Because of Her, We Can – Pat Anderson

 In News, Spotlight

“We need real change, because we, First Peoples, have something unique to offer this country.  Our peoples have been here 65,000 years or more.  Over these immeasurable periods we have developed a profound wisdom about this land and about what it means practically and spiritually to live here.  We know this place.  This is our place, and there is no doubt about it.”

 

Ms Anderson is an Alyawarre woman known nationally and internationally as a powerful advocate for the health of Australia’s First Peoples.  She is the Chair of the Lowitja Institute, Australia’s national institute for Aboriginal and Torres Strait Islander health research.  Ms Anderson was also Co-Chair of the Referendum Council, tasked with making recommendations to the federal government on how to best recognise Aboriginal and Torres Strait Islander peoples in the constitution.  The Council handed its final report to the Prime Minister and Opposition Leader in June 2017.

She has spoken before the United Nations Working Group on Indigenous People, has been the CEO of Danila Dilba Health Service in Darwin, Chair of the National Aboriginal Community Controlled Health Organisation, Chair of the Aboriginal Medical Services Alliance Northern Territory (AMSANT), and was the Chair of the CRC for Aboriginal Health from 2003 to 2009. Ms Anderson has also published many essays, papers and articles, including co-authoring with Rex Wild QC of Little Children Are Sacred, a report on the abuse of Aboriginal children in the Northern Territory.

Her unwavering commitment to improving the health and well-being of Aboriginal and Torres Strait Islander peoples has been recognised by many distinguished institutions.  In 2007, Ms Anderson was awarded the Public Health Association of Australia’s Sidney Sax Public Health Medal in recognition of her achievements; she was awarded the Human Rights Community Individual Award (Tony Fitzgerald Memorial Award) in 2012 and the Human Rights Medal in 2016 by the Australian Human Rights Commission.
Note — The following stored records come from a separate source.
`config.mk`:
```
export PLATFORM = sky130hd
export DESIGN_NAME = mod_updown_counter
export DESIGN_NICKNAME = d
export VERILOG_FILES = /design/src/rtl/mod_updown_counter.sv
export SDC_FILE = /design/constraint.sdc
export NUM_CORES = 1
export LEC_CHECK = 0
export CORE_AREA = 2 2 66 62
export DETAILED_ROUTE_END_ITERATION = 10
export DIE_AREA = 0 0 68 64
export SLEW_MARGIN = 25
export SYNTH_ARGS = -nofsm -noshare
export SYNTH_HDL_FRONTEND = slang
export SYNTH_SLANG_ARGS = --single-unit
```
`constraint.sdc`:
```
create_clock -name clk -period 2.01 [get_ports clk]
set_clock_uncertainty 0.15 [all_clocks]
set_input_delay 0.201 -clock clk [delete_from_list [all_inputs] [get_ports clk]]
set_output_delay 0.201 -clock clk [all_outputs]
set_load 0.05 [all_outputs]
```
`src/rtl/mod_updown_counter.sv`:
```
// mod_updown_counter: parametrised up/down counter with a programmable
// modulus (0..MAX_VAL), an enable prescaler, parallel load, synchronous
// clear and a choice of wrap or saturate at the boundaries.
// Registered terminal-count pulse (tc) and sticky boundary flag.
//
// Optional build macro: COUNTER_SNAPSHOT_EN
//   When defined, this adds input snap and output snap_count. snap_count
//   captures the pre-edge count whenever snap=1. Only reset clears it.
module mod_updown_counter #(
  parameter int WIDTH    = 3,
  parameter int MAX_VAL  = 7,
  parameter int SATURATE = 0,
  parameter int PRESCALE = 1
) (
  input  logic             clk,
  input  logic             reset,
  input  logic             en,
  input  logic             up,
  input  logic             load,
  input  logic [WIDTH-1:0] load_val,
  input  logic             clear,
`ifdef COUNTER_SNAPSHOT_EN
  input  logic             snap,
  output logic [WIDTH-1:0] snap_count,
`endif
  output logic [WIDTH-1:0] count,
  output logic             tc,
  output logic             at_max,
  output logic             at_min,
  output logic             ovf_sticky
);

  localparam logic [WIDTH:0]   max_ext  = (WIDTH+1)'(MAX_VAL);
  localparam logic [WIDTH-1:0] max_w    = WIDTH'(MAX_VAL);
  localparam logic [15:0]      psc_last = 16'(PRESCALE - 1);

  logic [15:0]      psc;
  logic             step;
  logic             boundary;
  logic [WIDTH:0]   cnt_ext;
  logic [WIDTH:0]   sum_ext;
  logic [WIDTH:0]   dif_ext;
  logic [WIDTH:0]   ld_ext;
  logic [WIDTH-1:0] cnt_nxt;
  logic [WIDTH-1:0] ld_clamped;

  assign step = en && (psc == psc_last);

  // Next count for a step, plus boundary detection. The extra bit catches
  // overflow past MAX_VAL going up. It also shows the borrow out of 0 going down.
  always_comb begin
    cnt_ext  = {1'b0, count};
    sum_ext  = cnt_ext + (WIDTH+1)'(1);
    dif_ext  = cnt_ext - (WIDTH+1)'(1);
    boundary = 1'b0;
    cnt_nxt  = count;
    if (up) begin
      if (sum_ext > max_ext) begin
        boundary = 1'b1;
        cnt_nxt  = (SATURATE != 0) ? max_w : '0;
      end else begin
        cnt_nxt  = sum_ext[WIDTH-1:0];
      end
    end else begin
      if (dif_ext[WIDTH]) begin
        boundary = 1'b1;
        cnt_nxt  = (SATURATE != 0) ? '0 : max_w;
      end else begin
        cnt_nxt  = dif_ext[WIDTH-1:0];
      end
    end
  end

  // Clamp parallel-load values that lie above the modulus.
  always_comb begin
    ld_ext     = {1'b0, load_val};
    ld_clamped = (ld_ext > max_ext) ? max_w : load_val;
  end

  // Counter, prescaler and flags, with priority reset > clear > load > step.
  always_ff @(posedge clk) begin
    if (reset) begin
      count      <= '0;
      psc        <= '0;
      tc         <= 1'b0;
      ovf_sticky <= 1'b0;
    end else if (clear) begin
      count      <= '0;
      psc        <= '0;
      tc         <= 1'b0;
      ovf_sticky <= 1'b0;
    end else if (load) begin
      count      <= ld_clamped;
      psc        <= '0;
      tc         <= 1'b0;
    end else begin
      tc <= 1'b0;
      if (step) begin
        psc   <= '0;
        count <= cnt_nxt;
        if (boundary) begin
          tc         <= 1'b1;
          ovf_sticky <= 1'b1;
        end
      end else if (en) begin
        psc <= psc + 16'd1;
      end
    end
  end

`ifdef COUNTER_SNAPSHOT_EN
  // Snapshot of the pre-edge count. clear and load leave it alone.
  always_ff @(posedge clk) begin
    if (reset)
      snap_count <= '0;
    else if (snap)
      snap_count <= count;
  end
`endif

  assign at_max = (count == max_w);
  assign at_min = (count == '0);

endmodule

```
Word level (Yosys, flattened, before mapping). Cells that the tools add are included.

Flip-flop bits (word level): 21. Latch bits: 0. RAM bits: 0. ROM bits: 0. Word-level logic and storage cells: 28. Memories: 0.

Add/subtract/negate cells: 3. $mul: 0. Divide/modulo/power cells: 0. Magnitude comparators: 1. Equal/unequal tests: 1. Shift-type cells: 0. Muxes and demuxes: 9. Bitwise gates (word level): 2. Reduce and logical (&&, ||, !) cells: 8.

Operators with widths (number): $add A16 B1 Y16 const B (1); $logic_not A16 Y1 (1); $mux W3 (5); $reduce_or A4 Y1 (2); $add A3 B1 Y4 const B (1); $gt A4 B3 Y1 const B (1); $mux W1 (4); $sub A3 B1 Y4 const B (1); $eq A3 B3 Y1 const B (1); $logic_not A3 Y1 (1); $reduce_and A3 Y1 (1); $not A1 Y1 (2); $reduce_bool A2 Y1 (1); $reduce_or A2 Y1 (1); $logic_and A1 B1 Y1 (1).

Depth between registers and ports, before layout.
Word-level depth: 6. Mapped depth: 7.

Worst setup path after synthesis. Ideal clock, no wire load.

Kind: reg2reg. Start point: register count[0]. End point: register count[2]. Setup time: 0.070 ns. Data arrival time: 1.782 ns. Required time: 1.790 ns. Setup slack: 0.008 ns. Cell stages (with the launch flop): 7. Buffers on the path: 0. Period minus slack after synthesis: 2.002 ns. Cells stage by stage: dfxtp_1 -> inv_1 -> ha_1 -> a21oi_1 -> o31ai_1 -> a221o_1 -> a21oi_1.

Longest elaborated chain between the ends: 6. Elaborated cells between the ends (all ways): 8. Those cells by class: 2 x add/sub; 1 x order compare; 5 x mux.

RTL lines: from (decl) (line 26) `output logic [WIDTH-1:0] count,`; from (signal assigned) (line 93) `count <= ld_clamped;`; from (signal assigned) (line 100) `count <= cnt_nxt;`; $add A3 B1 Y4 (line 53) `sum_ext = cnt_ext + (WIDTH+1)'(1);`; $gt A4 B3 Y1 (line 58) `if (sum_ext > max_ext) begin`; $mux W3 (line 58); $mux W3 * (line 57) `if (up) begin`; $mux W3 * (line 98) `if (step) begin`; $mux W3 * (line 92) `end else if (load) begin`.

Every way passes the cells marked *; elsewhere a longest branch is shown, timed or not. The select of a mux whose other input is x is not followed. A chain may end at the register's enable or synchronous reset.

Worst setup path in the final report.
Start point: register count[0]. End point: output port count[0].

No word-level cell between the ends.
In 2013, she received an honorary doctorate from Flinders University and in 2017 Edith Cowan University conferred on Ms Anderson a Doctor of Medical Science honoris causa. In 2015, Ms Anderson won the public policy category Australian Financial Review and Westpac 100 Women of Influence Awards. She is the current chair of the Remote Area Health Corporation.

Ms Anderson was appointed Officer of the Order of Australia (AO) in 2014 for distinguished service to the Indigenous community as a social justice advocate, particularly through promoting improved health, and educational and protection outcomes for children.

“I have dedicated my life to creating and nurturing understanding, compassion and honesty between people – both Aboriginal and non-Aboriginal – and there is much still to be done.”